Jasper Amplifiers is one of those small-batch operations that doesn't advertise, doesn't have a flashy booth at audio shows, and doesn't need to. The Explorer 1 dropped in 2023 out of a small workshop in the Pacific Northwest, hand-built in runs of maybe thirty units at a time. You won't find it at Best Buy. You'll find it in the listening rooms of people who got tired of waiting for the big names to care about this price bracket.
The context matters here. The Clearaudio Concept TT-15S1 is a genuinely excellent turntable — smooth bearing, decent arm geometry, a cartridge that rewards proper loading. But it's a revealing instrument, and it will expose the ceiling of whatever you push it into. Run it through a mid-fi receiver and you'll get a polite, slightly flat version of what the table can actually do. The Explorer 1 is built like it was designed specifically to tear that ceiling off.
What's under the hood
The Explorer 1 is a hybrid integrated — a 12AX7-fed input stage running into a solid-state output section rated at 45 watts per channel into 8 ohms. That's not a lot of power on paper. In practice it's enough to drive most sensible bookshelf and standmount speakers into submission. The tube stage does the work that matters: it shapes the transient response, rounds the very top without dulling it, and gives the midrange that quality where voices and acoustic instruments sound like they're occupying space rather than just appearing in two dimensions.
The phono stage is built-in, which is where Jasper made a real choice. It's a pure MM design, optimized around 47kΩ with selectable capacitance loading at 100pF and 220pF. If you're running a moving coil cart you'll need an outboard SUT, full stop. But with a good MM — and the Clearaudio Concept MM cartridge that ships with the TT-15S1 qualifies — the onboard stage is quiet, dynamic, and has a slight warmth in the upper bass that's not inaccurate so much as just… kind.

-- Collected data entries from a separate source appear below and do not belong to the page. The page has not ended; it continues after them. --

[src/rtl/evt_flag_bank.sv]
module evt_flag_bank #(
  parameter int                 N       = 7,
  parameter logic [N-1:0]       RST_VAL = '0
) (
  input  logic         clk,
  input  logic         rst_n,
  input  logic [N-1:0] set_ev,
  input  logic         wr_hit,
  input  logic         wr_pol,
  input  logic [N-1:0] wr_mask,
  output logic [N-1:0] flags
);
  genvar g;
  generate
    for (g = 0; g < N; g++) begin : g_cell
      logic nxt;
      always_comb begin
        nxt = flags[g];
        if (wr_hit && wr_mask[g]) nxt = wr_pol;
        if (set_ev[g])            nxt = 1'b1;  // event outranks host clear
      end
      always_ff @(posedge clk or negedge rst_n) begin
        if (!rst_n) flags[g] <= RST_VAL[g];
        else        flags[g] <= nxt;
      end
    end
  endgenerate
endmodule
<file path="src/rtl/cfg_shadow_pkg.sv">
package cfg_shadow_pkg;
  localparam int DW       = 8;
  localparam int IO_AW    = 8;
  localparam int MEM_AW   = 20;

  localparam logic [IO_AW-1:0] PORT_INDEX = 8'h22;
  localparam logic [IO_AW-1:0] PORT_DATA  = 8'h23;
  localparam logic [DW-1:0]    IDX_HIDDEN = 8'h83;

  // bit positions inside the concealed bytes
  localparam int H0_WREN_BIT = 1;
  localparam int H0_WIN_BIT  = 3;
  localparam int H1_RDEN_BIT = 6;

  typedef struct packed {
    logic win128;
    logic rd_en;
    logic wr_en;
  } shadow_map_t;

  localparam shadow_map_t MAP_RESET = '{win128: 1'b0, rd_en: 1'b0, wr_en: 1'b0};
endpackage

</file>
<file path="src/rtl/cfg_reg_bank.sv">
module cfg_reg_bank #(
  parameter int DW       = 8,
  parameter int NUM_REGS = 256,
  localparam int AW      = $clog2(NUM_REGS)
) (
  input  logic          clk,
  input  logic          rst_n,
  input  logic          wr_en,
  input  logic [AW-1:0] addr,
  input  logic [DW-1:0] wdata,
  output logic [DW-1:0] rdata
);
  logic [DW-1:0] regs_q [NUM_REGS];

  genvar g;
  generate
    for (g = 0; g < NUM_REGS; g++) begin : g_reg
      logic          hit;
      logic [DW-1:0] d;
      always_comb begin
        hit = wr_en && (addr == AW'(g));
        d   = hit ? wdata : regs_q[g];
      end
      always_ff @(posedge clk or negedge rst_n) begin
        if (!rst_n)   regs_q[g] <= '0;
        else if (hit) regs_q[g] <= d;
      end
    end
  endgenerate

  assign rdata = regs_q[addr];

  // a written ordinary register reads back its value next cycle
  a_r2_store: assert property (@(posedge clk) disable iff (!rst_n)
    wr_en |=> (regs_q[$past(addr)] == $past(wdata)));
endmodule

</file>
<file path="src/rtl/cfg_index_seq.sv">
module cfg_index_seq
  import cfg_shadow_pkg::*;
(
  input  logic          clk,
  input  logic          rst_n,
  input  logic          idx_wr,
  input  logic          data_wr,
  input  logic          data_rd,
  input  logic [DW-1:0] wdata,
  output logic [DW-1:0] idx,
  output logic          hidden_sel,
  output logic [DW-1:0] hid_rdata,
  output logic [DW-1:0] hid0,
  output logic          commit
);
  localparam int CNT_W  = 2;
  localparam int SLOTS  = 2;

  logic [DW-1:0]    idx_q, idx_d;
  logic [CNT_W-1:0] cnt_q, cnt_d;
  logic [DW-1:0]    hid_q [SLOTS];
  logic             slot_open, advance, hid_we;

  always_comb begin
    hidden_sel = (idx_q == IDX_HIDDEN);
    slot_open  = hidden_sel && (cnt_q < CNT_W'(SLOTS));
    advance    = slot_open && (data_wr || data_rd);
    hid_we     = slot_open && data_wr;
    commit     = hid_we && (cnt_q == CNT_W'(SLOTS - 1));
    hid_rdata  = slot_open ? hid_q[cnt_q[0]] : '1;
    idx_d      = idx_wr ? wdata : idx_q;
    if (idx_wr)       cnt_d = '0;
    else if (advance) cnt_d = cnt_q + 1'b1;
    else              cnt_d = cnt_q;
  end

  always_ff @(posedge clk or negedge rst_n) begin
    if (!rst_n) begin
      idx_q <= '0;
      cnt_q <= '0;
    end else begin
      if (idx_wr)            idx_q <= idx_d;
      if (idx_wr || advance) cnt_q <= cnt_d;
    end
  end

  genvar s;
  generate
    for (s = 0; s < SLOTS; s++) begin : g_hid
      always_ff @(posedge clk or negedge rst_n) begin
        if (!rst_n)                          hid_q[s] <= '0;
        else if (hid_we && cnt_q[0] == s[0]) hid_q[s] <= wdata;
      end
    end
  endgenerate

  assign idx  = idx_q;
  assign hid0 = hid_q[0];

  a_r4_cnt_bound: assert property (@(posedge clk) disable iff (!rst_n)
    cnt_q <= CNT_W'(SLOTS));
  a_r3_idx_clears: assert property (@(posedge clk) disable iff (!rst_n)
    idx_wr |=> (cnt_q == '0));
  a_r2_cnt_keep: assert property (@(posedge clk) disable iff (!rst_n)
    (!idx_wr && !hidden_sel) |=> $stable(cnt_q));
  a_r5_locked: assert property (@(posedge clk) disable iff (!rst_n)
    (hidden_sel && cnt_q == CNT_W'(SLOTS) && !idx_wr) |=> ($stable(hid_q[0]) && $stable(hid_q[1])));
  a_r10_one_step: assert property (@(posedge clk) disable iff (!rst_n)
    (hidden_sel && data_wr && data_rd && cnt_q == '0 && !idx_wr) |=> (cnt_q == 2'd1));
endmodule

</file>
<file path="src/rtl/shadow_window_dec.sv">
module shadow_window_dec
  import cfg_shadow_pkg::*;
(
  input  logic              clk,
  input  logic              rst_n,
  input  logic              load,
  input  shadow_map_t       map_in,
  input  logic [MEM_AW-1:0] mem_addr,
  output logic              rd_int,
  output logic              wr_int
);
  localparam int TOP_W = 4;   // 64 KiB granularity in a 1 MiB space

  shadow_map_t map_q;
  logic [TOP_W-1:0] seg;
  logic in_win;

  always_ff @(posedge clk or negedge rst_n) begin
    if (!rst_n)    map_q <= MAP_RESET;
    else if (load) map_q <= map_in;
  end

  always_comb begin
    seg    = mem_addr[MEM_AW-1 -: TOP_W];
    in_win = map_q.win128 ? (seg[TOP_W-1:1] == '1) : (seg == '1);
    rd_int = in_win && map_q.rd_en;
    wr_int = in_win && map_q.wr_en;
  end

  a_r6_hold: assert property (@(posedge clk) disable iff (!rst_n)
    !load |=> $stable(map_q));
  a_r9_outside: assert property (@(posedge clk) disable iff (!rst_n)
    (mem_addr[MEM_AW-1 -: 3] != 3'b111) |-> (!rd_int && !wr_int));
endmodule

</file>
<file path="src/rtl/cfg_shadow_port.sv">
module cfg_shadow_port
  import cfg_shadow_pkg::*;
(
  input  logic        clk,
  input  logic        rst_n,
  input  logic [7:0]  io_addr,
  input  logic        io_wr,
  input  logic        io_rd,
  input  logic [7:0]  io_wdata,
  output logic [7:0]  io_rdata,
  input  logic [19:0] mem_addr,
  output logic        shadow_rd_int,
  output logic        shadow_wr_int
);
  localparam int NUM_REGS = 1 << DW;

  logic          idx_wr, data_wr, data_rd;
  logic [DW-1:0] idx, hid_rdata, hid0, bank_rdata;
  logic          hidden_sel, commit;
  shadow_map_t   map_next;

  always_comb begin
    idx_wr  = io_wr && (io_addr == PORT_INDEX);
    data_wr = io_wr && (io_addr == PORT_DATA);
    data_rd = io_rd && (io_addr == PORT_DATA);
  end

  cfg_index_seq u_seq (
    .clk       (clk),
    .rst_n     (rst_n),
    .idx_wr    (idx_wr),
    .data_wr   (data_wr),
    .data_rd   (data_rd),
    .wdata     (io_wdata),
    .idx       (idx),
    .hidden_sel(hidden_sel),
    .hid_rdata (hid_rdata),
    .hid0      (hid0),
    .commit    (commit)
  );

  cfg_reg_bank #(.DW(DW), .NUM_REGS(NUM_REGS)) u_bank (
    .clk  (clk),
    .rst_n(rst_n),
    .wr_en(data_wr && !hidden_sel),
    .addr (idx),
    .wdata(io_wdata),
    .rdata(bank_rdata)
  );

  always_comb begin
    map_next.win128 = hid0[H0_WIN_BIT];
    map_next.wr_en  = hid0[H0_WREN_BIT];
    map_next.rd_en  = io_wdata[H1_RDEN_BIT];
  end

  shadow_window_dec u_dec (
    .clk     (clk),
    .rst_n   (rst_n),
    .load    (commit),
    .map_in  (map_next),
    .mem_addr(mem_addr),
    .rd_int  (shadow_rd_int),
    .wr_int  (shadow_wr_int)
  );

  always_comb begin
    if (!data_rd)        io_rdata = 8'hFF;
    else if (hidden_sel) io_rdata = hid_rdata;
    else                 io_rdata = bank_rdata;
  end

  a_r3_idx_read_ff: assert property (@(posedge clk) disable iff (!rst_n)
    (io_rd && io_addr != PORT_DATA) |-> (io_rdata == 8'hFF));
endmodule

</file>
<file path="config.mk">
export PLATFORM = sky130hd
export DESIGN_NAME = cfg_shadow_port
export DESIGN_NICKNAME = d
export VERILOG_FILES = /design/src/rtl/cfg_shadow_pkg.sv /design/src/rtl/cfg_reg_bank.sv /design/src/rtl/cfg_index_seq.sv /design/src/rtl/shadow_window_dec.sv /design/src/rtl/cfg_shadow_port.sv
export SDC_FILE = /design/constraint.sdc
export NUM_CORES = 2
export LEC_CHECK = 0
export BUFFER_PORTS_ARGS = -buffer_cell sky130_fd_sc_hd__buf_2
export CORE_ASPECT_RATIO = 0.7
export CORE_MARGIN = 2
export CORE_UTILIZATION = 55
export CTS_CLUSTER_DIAMETER = 80
export CTS_CLUSTER_SIZE = 25
export DETAILED_ROUTE_END_ITERATION = 10
export HOLD_SLACK_MARGIN = 0.06
export PLACE_DENSITY_LB_ADDON = 0.1
export REMOVE_ABC_BUFFERS = 1
export SYNTH_ARGS = -nofsm -noshare
export SYNTH_HDL_FRONTEND = slang
export SYNTH_SLANG_ARGS = --single-unit
</file>
<file path="constraint.sdc">
create_clock -name clk -period 2.45 [get_ports clk]
set_input_delay 0.1225 -clock clk [delete_from_list [all_inputs] [get_ports clk]]
set_output_delay 0.1225 -clock clk [all_outputs]
set_load 0.05 [all_outputs]
</file>
## Word-level counts from Yosys, hierarchy flattened

Cells that the tools add are included.

| storage, ports and cells | value |
|---|---|
| register bits | 2077 |
| logic and storage cells | 816 |
| output and inout bits | 10 |
| bits of input ports | 40 |

| operators by class | value |
|---|---|
| multiplexer cells | 12 |
| bitwise operators | 3 |
| add/subtract/negate cells | 1 |
| reduce and logical (&&, ||, !) cells | 274 |
| $lt $le $gt $ge | 3 |
| equal/unequal tests | 260 |

Operators by type and width:

| operator | number |
|---|---|
| 8-bit == test, second input constant | 128 |
| 8-bit by 7-bit == test with 1-bit output, second input constant | 64 |
| 8-bit by 6-bit == test with 1-bit output, second input constant | 34 |
| 1-bit logical AND | 268 |
| 8-bit by 5-bit == test with 1-bit output, second input constant | 16 |
| 8-bit binary-select mux with 8-bit select | 1 |
| 8-bit by 4-bit == test with 1-bit output, second input constant | 8 |
| 8-bit two-way mux | 8 |
| 8-bit by 3-bit == test with 1-bit output, second input constant | 4 |
| 8-bit by 2-bit == test with 1-bit output, second input constant | 2 |
| 9-bit greater-or-equal comparator, second input constant | 1 |
| 8-bit inverter with 9-bit output | 1 |
| 8-bit by 1-bit == test with 1-bit output, second input constant | 1 |
| 8-bit logical NOT | 1 |
| 4-bit == test, second input constant | 1 |
| 2-bit two-way mux | 2 |
| 3-bit == test, second input constant | 1 |
| 2-bit by 1-bit adder with 2-bit output, second input constant | 1 |
| 2-bit by 1-bit == test with 1-bit output, second input constant | 1 |
| 2-bit greater-or-equal comparator, second input constant | 1 |
| 1-bit logical OR | 2 |
| 2-bit < comparator, second input constant | 1 |
| 1-bit inverter with 2-bit output | 1 |
| 2-bit AND reduction | 1 |
| 4 further kinds | 4 |

## Depth between registers and ports, before layout

| depth | value |
|---|---|
| depth after elaboration | 7 |
| depth in mapped cells | 11 |
| depth with buffers taken out | 7 |

## Hierarchy

From an unflattened synthesis, not the netlist that was laid out.

| second synthesis, totals | value |
|---|---|
| cell total of the unflattened synthesis | 5964 |
| area, all modules | 93981.4 um^2 |

Modules (own cells, without submodules):

| module | times used | cells each | sequential area each (um^2) | area an instance (um^2) |
|---|---|---|---|---|
| cfg_reg_bank | 1 | 5832 | 51249.2 | 92349.8 |
| cfg_index_seq | 1 | 95 | 650.6 | 1255.0 |
| cfg_shadow_port | 1 | 28 | 0.0 | 242.7 |
| shadow_window_dec | 1 | 9 | 75.1 | 133.9 |

## Least setup slack after synthesis

Ideal clock, no wire load.

| path | value |
|---|---|
| kind | flip-flop to output port |
| from | register u_seq.idx_q[2] (netlist: u_seq.idx[2]) |
| to | output io_rdata[5] |
| path slack | -0.613 ns |
| arrival | 2.941 ns |
| stages on the path, launching flop included | 11 |
| data required time | 2.328 ns |
| path buffers | 4 |
| path through | dfrtp_1 > buf_2 > or4b_2 > clkbuf_1 > clkbuf_1 > clkbuf_1 > o22ai_1 > nor4_1 > nand4_1 > nand2_1 > a41oi_1 |

| between the ends | value |
|---|---|
| longest elaborated chain between the ends | 6 |
| elaborated cells between the ends (all ways) | 9 |
| those cells by class | eq/ne: 1; mux: 6; bitwise: 1; reduce/logical: 1 |

Ends and longest elaborated chain:

| item | line | RTL |
|---|---|---|
| from (decl) | cfg_index_seq.sv:19 | `logic [DW-1:0] idx_q, idx_d;` |
| from (signal assigned) | cfg_index_seq.sv:42 | `if (idx_wr) idx_q <= idx_d;` |
| 8-bit inverter with 9-bit output (not written as such) | cfg_reg_bank.sv:31 | `assign rdata = regs_q[addr];` |
| 8-bit binary-select mux with 8-bit select | cfg_reg_bank.sv:31 |  |
| 8-bit two-way mux (not written as such) (2 in series) | cfg_reg_bank.sv:31 |  |
| 8-bit two-way mux * | cfg_shadow_port.sv:69 | `else if (hidden_sel) io_rdata = hid_rdata;` |
| 8-bit two-way mux * | cfg_shadow_port.sv:68 | `if (!data_rd) io_rdata = 8'hFF;` |
| to (decl) | cfg_shadow_port.sv:10 | `output logic [7:0] io_rdata,` |

Every way passes the cells marked *; elsewhere a longest branch is shown, timed or not. The select of a mux whose other input is x is not followed.

## Worst setup path after layout

| path | value |
|---|---|
| from | register u_seq.idx_q[0] (netlist: u_seq.idx[0]) |
| to | output io_rdata[4] |

The elaborated chain is that of the path after synthesis.

==> tab_implementation.tex <==
\begin{tabular}{lr}
\hline
Metric & Value \\
\hline
\multicolumn{2}{l}{\textbf{Status}} \\
\quad Status & complete, but fails checks \\
\quad Violations in the final reports & negative setup slack \\
\multicolumn{2}{l}{\textbf{STA}} \\
\quad \# setup viols final & 2069 \\
\quad Final clock period utilization by the worst path & 1.69 \\
\quad Highest clock rate & 241 MHz \\
\quad Total negative setup slack & -1064.74 ns \\
\quad RSZ-0062 raised after global routing & yes \\
\quad Hold WS & 0.153 ns \\
\quad Worst setup margin & -1.70 ns \\
\quad Number of slew-limit violations in the final report & 0 \\
\quad Worst Max-Slew Pin Slew & 1.06 ns \\
\quad Fin. Hold Viols & 0 \\
\quad Worst rel slew slack & 0.293 \\
\quad Period minus WS final & 4.15 ns \\
\quad Clock tree skew after final layout & 0.0207 ns \\
\multicolumn{2}{l}{\textbf{Yosys}} \\
\quad Post-synthesis adder-cell area fraction & 0.000132 \\
\quad Ranking of synthesized cells by instance count & sky130\_fd\_sc\_hd\_\_dfrtp\_1, sky130\_fd\_sc\_hd\_\_mux2\_2, sky130\_fd\_sc\_hd\_\_mux2i\_1 \\
\quad Post-synthesis simple-gate area fraction & 0.0320 \\
\quad Complex-gate fraction of the synthesized area & 0.0329 \\
\quad Async S/R FF share, synth & 1.00 \\
\quad Leading register cell type out of synthesis & sky130\_fd\_sc\_hd\_\_dfrtp\_1 \\
\quad Part of the Yosys area used for sequential elements & 0.548 \\
\quad Post-synthesis share of cell area spent on xor and xnor gates & 0.0000923 \\
\quad Most area-consuming cells after synthesis & sky130\_fd\_sc\_hd\_\_dfrtp\_1, sky130\_fd\_sc\_hd\_\_mux2\_2, sky130\_fd\_sc\_hd\_\_mux4\_2 \\
\quad Mapped Cells & 6402 \\
\quad Area share of the largest cell type after synthesis & 0.548 \\
\quad Number of flops mapped to enable cells by yosys & 0 \\
\quad Multiplexer fraction of the synthesized cell area & 0.364 \\
\quad Number of distinct standard cells referenced by the synthesized netlist & 59 \\
\quad Largest family of logic cells by synthesized area & multiplexers \\
\quad Area of the mapped netlist & 94900 um\^{}2 \\
\quad Most common cell in the netlist & sky130\_fd\_sc\_hd\_\_dfrtp\_1 \\
\quad Average footprint of a synthesized cell & 14.8 um\^{}2 \\
\quad Synthesis Warnings & 0 \\
\quad Seq cells post-synth & 2077 \\
\quad Leading area contributor after synthesis & sky130\_fd\_sc\_hd\_\_dfrtp\_1 \\
\multicolumn{2}{l}{\textbf{Pwr}} \\
\quad Peak supply drop & 550 uV \\
\quad Pwr Density & 504 nW/um\^{}2 \\
\quad Leakage dissipation & 53.6 nW \\
\multicolumn{2}{l}{\textbf{Worst setup path}} \\
\quad Worst reg-to-reg setup slack & -0.69 ns \\
\quad Max stage delay on crit path & 0.53 ns \\
\quad Buffer and inverter count on the worst path & 6 \\
\quad CP Data Arrival Time & 4.02 ns \\
\quad Critical Path, Cell by Cell & buf\_12 > buf\_12 > buf\_4 > mux2i\_1 > o22ai\_4 > o41ai\_4 > buf\_4 > nand4\_1 > o32ai\_4 > buf\_4 > a41oi\_2 > buf\_6 \\
\quad R2R Path Start & u\_seq.idx[2] \\
\quad Worst-path maximum fanout & 8 \\
\quad Crit path capture type & output port \\
\quad Cell with the largest stage delay on the worst path & sky130\_fd\_sc\_hd\_\_dfrtp\_4 \\
\quad Worst endpoint required time & 2.33 ns \\
\quad Startpoint class of the critical path & flip-flop \\
\quad Cell family contributing the most delay on the critical path & buffers and inverters \\
\quad Start point of the critical path & u\_seq.idx[0] \\
\quad Most prevalent standard cell on the critical path & sky130\_fd\_sc\_hd\_\_buf\_4 \\
\quad Worst setup path class & flip-flop to output port \\
\multicolumn{2}{l}{\textbf{Routing}} \\
\quad Detail-routed via count per cell & 6.33 \\
\quad Total via count in the routed design & 58400 \\
\quad Pre-antenna DRT Iters & 7 \\
\quad Routed wire length & 264000 um \\
\quad Number of design rule violations left after detail routing & 0 \\
\quad Antenna violation net count after detailed routing & 0 \\
\quad Number of violations reported at the end of detailed-routing iteration 0 & 5116 \\
\quad Routed length per instance & 28.6 um \\
\multicolumn{2}{l}{\textbf{Layout}} \\
\quad Net count of the finished layout & 6995 \\
\quad Layout Area Growth over Synthesis & 17.8\% \\
\quad Post-route core utilization & 0.653 \\
\quad Layout filler cell count & 12300 \\
\quad Fraction of layout instances using a drive strength above 1 & 0.519 \\
\quad Final non-filler cell area & 112000 um\^{}2 \\
\multicolumn{2}{l}{\textbf{CTS}} \\
\quad Source-to-sink clock delay at the later pin of the worst-skew pair & 0.77 ns \\
\quad Clock Sinks & 2077 \\
\quad Worst-path clk slew & 0.10 ns \\
\quad Number of H-tree levels & 3 \\
\quad Total clock buffers created by CTS & 94 \\
\quad Clock tree from TritonCTS & built \\
\quad Root Driver & sky130\_fd\_sc\_hd\_\_clkbuf\_16 \\
\quad Maximum buffer depth of the clock tree & 3 \\
\multicolumn{2}{l}{\textbf{Global route}} \\
\quad Total track usage & 0.298 \\
\quad Global Route met3 Usage & 0.0485 \\
\quad Busiest layer in global routing & met1 \\
\quad First-pass GRT wire length & 396000 um \\
\quad Global-route met1 utilization & 0.464 \\
\quad GR met2 Demand/Resource & 0.443 \\
\quad Maximum number of pins on one net before global-route repair & 122 \\
\quad Antenna violations before repair & 4 \\
\quad Grt total ovfl & 0 \\
\quad Vias in the first global route & 59700 \\
\multicolumn{2}{l}{\textbf{Floorplanning}} \\
\quad Core region area & 171000 um\^{}2 \\
\quad Die extent in y & 352 um \\
\quad Starting density of the core & 0.554 \\
\quad Horiz. Die Dim & 501 um \\
\quad Number of top-level pins & 50 \\
\quad Overall die area & 176000 um\^{}2 \\
\quad Number of core rows & 127 \\
\multicolumn{2}{l}{\textbf{Place}} \\
\quad IO Port Bufs & 33 \\
\quad Half-perimeter wire length after placement & 175000 um \\
\quad Placed Instance Area & 104000 um\^{}2 \\
\quad Routability-driven placement congestion ratio & 0.879 \\
\multicolumn{2}{l}{\textbf{Hold path}} \\
\quad Worst Hold Class & input port to flip-flop \\
\quad Worst Hold Launch & io\_addr[0] \\
\multicolumn{2}{l}{\textbf{Flow run}} \\
\quad Maximum Capacitance Violations & 0 \\
\hline
\end{tabular}
[layer usage]
| layer | vias to the layer above | part of all wire |
|---|---|---|
| li1 | 24800 | - |
| met5 | - | 0.000049 |
| met2 | 1362 | 0.45 |
| met1 | 31900 | 0.47 |
| met4 | 2 | 0.021 |
| met3 | 253 | 0.059 |
[registers in the layout (all words and copies together), names as in the netlist]
| register | flops |
|---|---|
| u_bank.regs_q | 2048 |
| u_seq.hid0 | 8 |
| u_seq.hid_q | 8 |
| u_seq.idx | 8 |
| u_dec.map_q | 3 |
| u_seq.cnt_q | 2 |
[timing repair]
action,4_1_cts,5_1_grt
setup buffers,42,82
hold endpoints to repair,2168,0
resized for setup,220,503
endpoints found under the setup margin,2069,2071
hold buffers,14,0
pin swaps,39,47
gates cloned,7,6
[final timing paths]
| kind | cells after the start | to |
|---|---|---|
| min in group asynchronous | 3 | u_bank.regs_q[808] |
| hold reg to reg | 0 | u_bank.regs_q[999] |
| hold / removal | 5 | u_seq.hid0[3] |
| setup reg to reg | 17 | u_bank.regs_q[831] |
| max in group asynchronous | 3 | u_bank.regs_q[1872] |
| setup / recovery | 12 | io_rdata[4] |
[cells by family (layout without fill, tap and decap cells)]
| group | count (synthesis) | count (layout) |
|---|---|---|
| fa+ha+maj | 1 | 1 |
| other cells | 0 | 1 |
| buf+inv | 527 | 1093 |
| compound gates | 449 | 449 |
| xor+xnor | 1 | 1 |
| flops | 2077 | 2077 |
| mux | 2788 | 2788 |
| simple gates | 559 | 559 |
[stage by stage]
stage	std cells	worst slack [ns]	total power [mW]
4_1_cts	9156	-1.76	56.6
3_5_place_dp	8985	-1.86	38.4
5_1_grt	9226	-1.76	58.2
3_3_place_gp	8985	-1.92	38.4
6_report	9226	-1.70	56.3
2_1_floorplan	5902	-29.39	36.8
[layout by cell type, fill, tap and decap left out, types with 27 or more instances in the layout]
cell type,synthesis,routed
sky130_fd_sc_hd__dfrtp_1,2077,2072
sky130_fd_sc_hd__mux2_2,1889,1792
sky130_fd_sc_hd__buf_4,39,576
sky130_fd_sc_hd__mux2i_1,368,353
sky130_fd_sc_hd__mux4_2,319,319
sky130_fd_sc_hd__buf_12,0,223
sky130_fd_sc_hd__mux2_1,212,157
sky130_fd_sc_hd__mux2_4,0,152
sky130_fd_sc_hd__nand2_1,207,144
sky130_fd_sc_hd__o22ai_1,144,129
sky130_fd_sc_hd__clkbuf_16,0,103
sky130_fd_sc_hd__buf_6,1,74
sky130_fd_sc_hd__nand2_8,0,61
sky130_fd_sc_hd__nor2b_1,59,54
sky130_fd_sc_hd__a211oi_1,55,50
sky130_fd_sc_hd__a22oi_1,48,47
sky130_fd_sc_hd__nand2_4,0,42
sky130_fd_sc_hd__o21ai_0,47,41
sky130_fd_sc_hd__nand2_2,81,41
sky130_fd_sc_hd__nor2_1,45,38
sky130_fd_sc_hd__buf_8,0,33
sky130_fd_sc_hd__a21oi_1,32,28
sky130_fd_sc_hd__inv_1,27,27
sky130_fd_sc_hd__nor4_1,42,27
[final cells by class]
| class | count | area [um^2] | share of cell area |
|---|---|---|---|
| flip-flops and latches | 2077 | 52000 | 0.465 |
| well taps | 2257 | 2820 | 0.0252 |
| multi-input cells | 3798 | 43500 | 0.389 |
| clock inverters | 8 | 111 | 0.000996 |
| diodes | 1 | 2.50 | 0.0000224 |
| repair buffers | 956 | 10900 | 0.0974 |
| inverters | 27 | 101 | 0.000906 |
| clock buffers | 102 | 2460 | 0.0220 |
[report_power, final]
group | leakage, nW | internal, mW | total [mW] | switching (mW)
Combinational | 23.3 | 1.22 | 3.73 | 2.51
Sequential | 29.0 | 34.3 | 34.3 | 0.0132
Clock | 1.25 | 7.41 | 18.3 | 10.9
Total | 53.6 | 42.9 | 56.3 | 13.4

The volume control is a DACT stepped attenuator, not a cheap Alps pot. You feel it when you turn it. Every click is deliberate.
Sonically, the Explorer 1 has a character I'd describe as patient. It doesn't rush anything. Bass is controlled without being lean, imaging is precise without being clinical, and the 12AX7s in the V1 and V2 positions have enough influence on the sound that tube-rolling is genuinely worth doing — swap in some old Telefunkens and the thing opens up another ten percent at the top end. That's not snake oil. That's circuit design that leaves room for the tubes to matter.
The honest caveat
The inputs are limited. You get two RCA line-level inputs plus the phono, and that's it. No home theater bypass, no subwoofer output, no headphone jack. If you want versatility, look elsewhere. The Explorer 1 was built for one job: sit between your turntable and your speakers and get out of the way of the music. It does that job so well that the limitation barely registers in practice, but if you're the kind of person who wants to daisy-chain a TV and a streaming box and a tape deck into the same amp, this isn't your unit.
At $2,800–$3,600 used, it's not cheap. But it's priced about two thousand dollars below where the competition from established names lives, and it sounds like it belongs at the higher table. That's not nothing.